Este protocolo permite a diferenciação eficiente e reprodutível de adipócitos marrons que expressam os principais fatores de transcrição adipogênicos, marcadores de adipócitos maduros e têm potencial termogênico e fenótipo morfológico de adipócitos marrons maduros. Este é um procedimento de diferenciação bifásica simples e replicável para obter células com características de adipócitos marrons maduros a partir de tecido adiposo marrom interescapular de camundongos recém-nascidos. Este protocolo permite estudar os mecanismos de ativação do tecido adiposo marrom como alvo para o tratamento da obesidade.
Tem sido um modelo para determinar os mecanismos envolvidos na fisiopatologia da lipodistrofia. Espera-se que a execução dessa técnica pela primeira vez seja um desafio. É essencial ter um protocolo detalhado e enfatizar pontos críticos para ter resultados bem-sucedidos.
Para começar, coloque o camundongo sacrificado em decúbito ventral e faça uma incisão na pele de um centímetro de comprimento no nível médio das costas do animal usando uma tesoura afiada. Remova a pele com cuidado, retire cirurgicamente o iBAT da carcaça usando uma tesoura pequena. Colha os dois lóbulos do iBAT usando um alicate de ponta curva para remover os lóbulos de forma independente.
Coloque os dois lóbulos em um tubo de plástico com 1,5 mililitros de PBS estéril em temperatura ambiente. Incubar os tecidos do iBAT em tampão de digestão colagenase tipo dois por 45 minutos a 37 graus Celsius com agitação suave contínua a 800 RPM. Interrompa mecanicamente a suspensão tecidual no tampão de digestão colagenase tipo dois, pipetando para cima e para baixo usando uma micropipeta P1000 e pontas de filtro.
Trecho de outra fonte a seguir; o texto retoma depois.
**src/rtl/morse_seq_module.sv**
```systemverilog
// ---------------------------------------------------------------------------
// morse_seq_module
//
// Purpose:
//   Plays a latched list of Morse symbols (dot, dash, letter gap, end) on a
//   single registered key/buzzer output.  A dot is 1 unit of tone and a dash
//   is 3 units.  Every tone is followed by 1 unit of silence.  A letter gap
//   adds 2 silent units.  Between repetitions there is a 7-unit word gap.
//   The whole message is sent rpt_in+1 times.  A one-cycle done_sig pulse
//   marks completion.
//
// Parameters:
//   UNIT_CYCLES : clock cycles per Morse time unit (>= 1)
//   MAX_SYM     : number of 2-bit symbol slots in msg_in (1..64)
//
// Ports:
//   CLK       in   system clock, rising edge
//   RSTn      in   asynchronous active-low reset
//   start_sig in   level request to transmit, sampled only while idle
//   msg_in    in   symbol list. Slot i = msg_in[2i+1:2i] and slot 0 is
//                  sent first. 00 dot, 01 dash, 10 letter gap, 11 end.
//   rpt_in    in   repeat count (message sent rpt_in+1 times)
//   abort_sig in   (only with MORSE_ABORT_EN) stop transmission and finish
//   busy      out  high whenever the sequencer is not idle
//   done_sig  out  one-cycle completion pulse
//   pin_out   out  registered tone drive, high = tone
//
// Build option:
//   MORSE_ABORT_EN : when defined, adds the abort_sig input.
// ---------------------------------------------------------------------------
module morse_seq_module #(
   parameter int unsigned UNIT_CYCLES = 12500000,
   parameter int unsigned MAX_SYM     = 16
) (
   input  logic                 CLK,
   input  logic                 RSTn,
   input  logic                 start_sig,
   input  logic [2*MAX_SYM-1:0] msg_in,
   input  logic [3:0]           rpt_in,
`ifdef MORSE_ABORT_EN
   input  logic                 abort_sig,
`endif
   output logic                 busy,
   output logic                 done_sig,
   output logic                 pin_out
);

   // The counter must reach 7*UNIT_CYCLES-1 for the word gap.
   localparam int unsigned CW = $clog2(7 * UNIT_CYCLES) < 1 ? 1 : $clog2(7 * UNIT_CYCLES);
   // The slot index must be able to hold MAX_SYM itself. That value is
   // the "ran off the end" marker.
   localparam int unsigned SW = $clog2(MAX_SYM + 1);

   localparam logic [CW-1:0] LIM1 = CW'(UNIT_CYCLES - 1);
   localparam logic [CW-1:0] LIM2 = CW'(2 * UNIT_CYCLES - 1);
   localparam logic [CW-1:0] LIM3 = CW'(3 * UNIT_CYCLES - 1);
   localparam logic [CW-1:0] LIM7 = CW'(7 * UNIT_CYCLES - 1);
   localparam logic [SW-1:0] SLOT_END = SW'(MAX_SYM);

   typedef enum logic [2:0] {
      IDLE  = 3'd0,
      FETCH = 3'd1,
      ON    = 3'd2,
      OFF   = 3'd3,
      WORD  = 3'd4,
      DONE  = 3'd5
   } state_t;

   state_t               state_reg, state_next;
   logic [CW-1:0]        cnt_reg, cnt_next;
   logic [CW-1:0]        lim_reg, lim_next;
   logic [SW-1:0]        slot_reg, slot_next;
   logic [3:0]           rpt_cnt_reg, rpt_cnt_next;
   logic [3:0]           rpt_reg, rpt_next;
   logic [2*MAX_SYM-1:0] msg_reg, msg_next;
   logic                 pin_reg, pin_next;
   logic                 done_reg, done_next;

   // ------------------------------------------------------------------
   // Slot decode. This is used both by FETCH and by the last cycle of
   // every silent period. That is why a new element starts directly
   // after the previous one, with no bubble cycle in between.
   // ------------------------------------------------------------------
   logic [2*MAX_SYM-1:0] sym_shift;
   logic [1:0]           sym;
   logic                 msg_end;

   state_t               dec_state;
   logic [CW-1:0]        dec_lim;
   logic                 dec_pin;
   logic [SW-1:0]        dec_slot;
   logic [3:0]           dec_rpt;

   assign sym_shift = msg_reg >> {slot_reg, 1'b0};
   assign sym       = sym_shift[1:0];
   assign msg_end   = (slot_reg == SLOT_END) || (sym == 2'b11);

   always_comb begin
      dec_state = DONE;
      dec_lim   = '0;
      dec_pin   = 1'b0;
      dec_slot  = slot_reg;
      dec_rpt   = rpt_cnt_reg;
      if (msg_end) begin
         if (rpt_cnt_reg < rpt_reg) begin
            // The slot index is rewound now, so the end of WORD decodes slot 0.
            dec_state = WORD;
            dec_lim   = LIM7;
            dec_slot  = '0;
            dec_rpt   = rpt_cnt_reg + 4'd1;
         end
      end else begin
         case (sym)
            2'b00: begin
               dec_state = ON;
               dec_lim   = LIM1;
               dec_pin   = 1'b1;
               dec_slot  = slot_reg + SW'(1);
            end
            2'b01: begin
               dec_state = ON;
               dec_lim   = LIM3;
               dec_pin   = 1'b1;
               dec_slot  = slot_reg + SW'(1);
            end
            default: begin
               dec_state = OFF;
               dec_lim   = LIM2;
               dec_slot  = slot_reg + SW'(1);
            end
         endcase
      end
   end

   // ------------------------------------------------------------------
   // Next-state / output logic
   // ------------------------------------------------------------------
   always_comb begin
      state_next   = state_reg;
      cnt_next     = cnt_reg;
      lim_next     = lim_reg;
      slot_next    = slot_reg;
      rpt_cnt_next = rpt_cnt_reg;
      rpt_next     = rpt_reg;
      msg_next     = msg_reg;
      pin_next     = 1'b0;

      case (state_reg)
         IDLE: begin
            if (start_sig) begin
               state_next   = FETCH;
               msg_next     = msg_in;
               rpt_next     = rpt_in;
               slot_next    = '0;
               rpt_cnt_next = '0;
               cnt_next     = '0;
            end
         end
         FETCH: begin
            state_next   = dec_state;
            lim_next     = dec_lim;
            pin_next     = dec_pin;
            slot_next    = dec_slot;
            rpt_cnt_next = dec_rpt;
            cnt_next     = '0;
         end
         ON: begin
            pin_next = 1'b1;
            if (cnt_reg == lim_reg) begin
               // Every tone is followed by exactly one silent unit.
               state_next = OFF;
               lim_next   = LIM1;
               cnt_next   = '0;
               pin_next   = 1'b0;
            end else begin
               cnt_next = cnt_reg + CW'(1);
            end
         end
         OFF, WORD: begin
            if (cnt_reg == lim_reg) begin
               state_next   = dec_state;
               lim_next     = dec_lim;
               pin_next     = dec_pin;
               slot_next    = dec_slot;
               rpt_cnt_next = dec_rpt;
               cnt_next     = '0;
            end else begin
               cnt_next = cnt_reg + CW'(1);
            end
         end
         DONE: begin
            state_next = IDLE;
         end
         default: begin
            state_next = IDLE;
         end
      endcase

`ifdef MORSE_ABORT_EN
      // DONE is left out here, so an abort during the completion cycle
      // does not produce a second pulse.
      if (abort_sig && (state_reg != IDLE) && (state_reg != DONE)) begin
         state_next = DONE;
         pin_next   = 1'b0;
         cnt_next   = '0;
      end
`endif

      done_next = (state_next == DONE);
   end

   // ------------------------------------------------------------------
   // State registers
   // ------------------------------------------------------------------
   always_ff @(posedge CLK or negedge RSTn) begin
      if (!RSTn) begin
         state_reg   <= IDLE;
         cnt_reg     <= '0;
         lim_reg     <= '0;
         slot_reg    <= '0;
         rpt_cnt_reg <= '0;
         rpt_reg     <= '0;
         msg_reg     <= '0;
         pin_reg     <= 1'b0;
         done_reg    <= 1'b0;
      end else begin
         state_reg   <= state_next;
         cnt_reg     <= cnt_next;
         lim_reg     <= lim_next;
         slot_reg    <= slot_next;
         rpt_cnt_reg <= rpt_cnt_next;
         rpt_reg     <= rpt_next;
         msg_reg     <= msg_next;
         pin_reg     <= pin_next;
         done_reg    <= done_next;
      end
   end

   assign busy     = (state_reg != IDLE);
   assign done_sig = done_reg;
   assign pin_out  = pin_reg;

endmodule

```
**config.mk**
```make
export PLATFORM = sky130hd
export DESIGN_NAME = morse_seq_module
export DESIGN_NICKNAME = d
export VERILOG_FILES = /design/src/rtl/morse_seq_module.sv
export SDC_FILE = /design/constraint.sdc
export NUM_CORES = 1
export LEC_CHECK = 0
export CORE_MARGIN = 2
export CORE_UTILIZATION = 25
export DETAILED_ROUTE_END_ITERATION = 12
export GPL_TIMING_DRIVEN = 0
export SYNTH_ARGS = -nofsm -noshare
export SYNTH_HDL_FRONTEND = slang
export SYNTH_SLANG_ARGS = --single-unit
```
**constraint.sdc**
```tcl
create_clock -name CLK -period 2.8 [get_ports CLK]
set_clock_uncertainty 0.15 [all_clocks]
set_input_delay 0.42 -clock CLK [delete_from_list [all_inputs] [get_ports CLK]]
set_output_delay 0.42 -clock CLK [all_outputs]
set_load 0.01 [all_outputs]
```
==> results of run 1 <==
-- worst max-delay path, stage by stage (launching register included) --
cell	delay, ps
dfrtp_1	420
or3_1	380
a222oi_1	490
o21ai_2	210
o21ai_2	210
nand2_2	150
or4_1	510
o211ai_1	100
-- per-layer routing --
layer	wire length, um	up-vias	share of wire (%)	global-route usage, %
met5	0	-	0	0
met4	255	0	2.5	5.16
met3	406	18	3.9	2.34
met2	4920	77	48	17.4
met1	4760	1706	46	14.6
li1	-	1682	-	-
-- logic make-up (layout without fill, tap and decap cells) --
logic type	Yosys count	count (layout)	share of synthesized area [%]
and+or+nand+nor	144	144	16.3
DFF	88	88	47.7
AOI/OAI and AO/OA	77	77	11.9
adders and majority gates	7	7	1.90
buffers and inverters	35	110	3.42
xor gates and xnor gates	27	27	5.13
muxes	49	49	13.6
Use uma nova ponta para cada amostra. Passe os tecidos dessegregados através de filtros de células individuais de 100 micrômetros para novos tubos de 1,5 mililitro. Adicione 500 microlitros de tampão ACK às amostras de tecido filtrado.
Inverter os tubos quatro a cinco vezes e incubar à temperatura ambiente durante quatro minutos. Em seguida, passe as suspensões por um filtro de células de 40 micrômetros em novos tubos de 1,5 mililitro usando uma micropipeta P1000 e pontas filtradas. Centrifusion ressuspende o pellet conforme descrito no manuscrito do texto.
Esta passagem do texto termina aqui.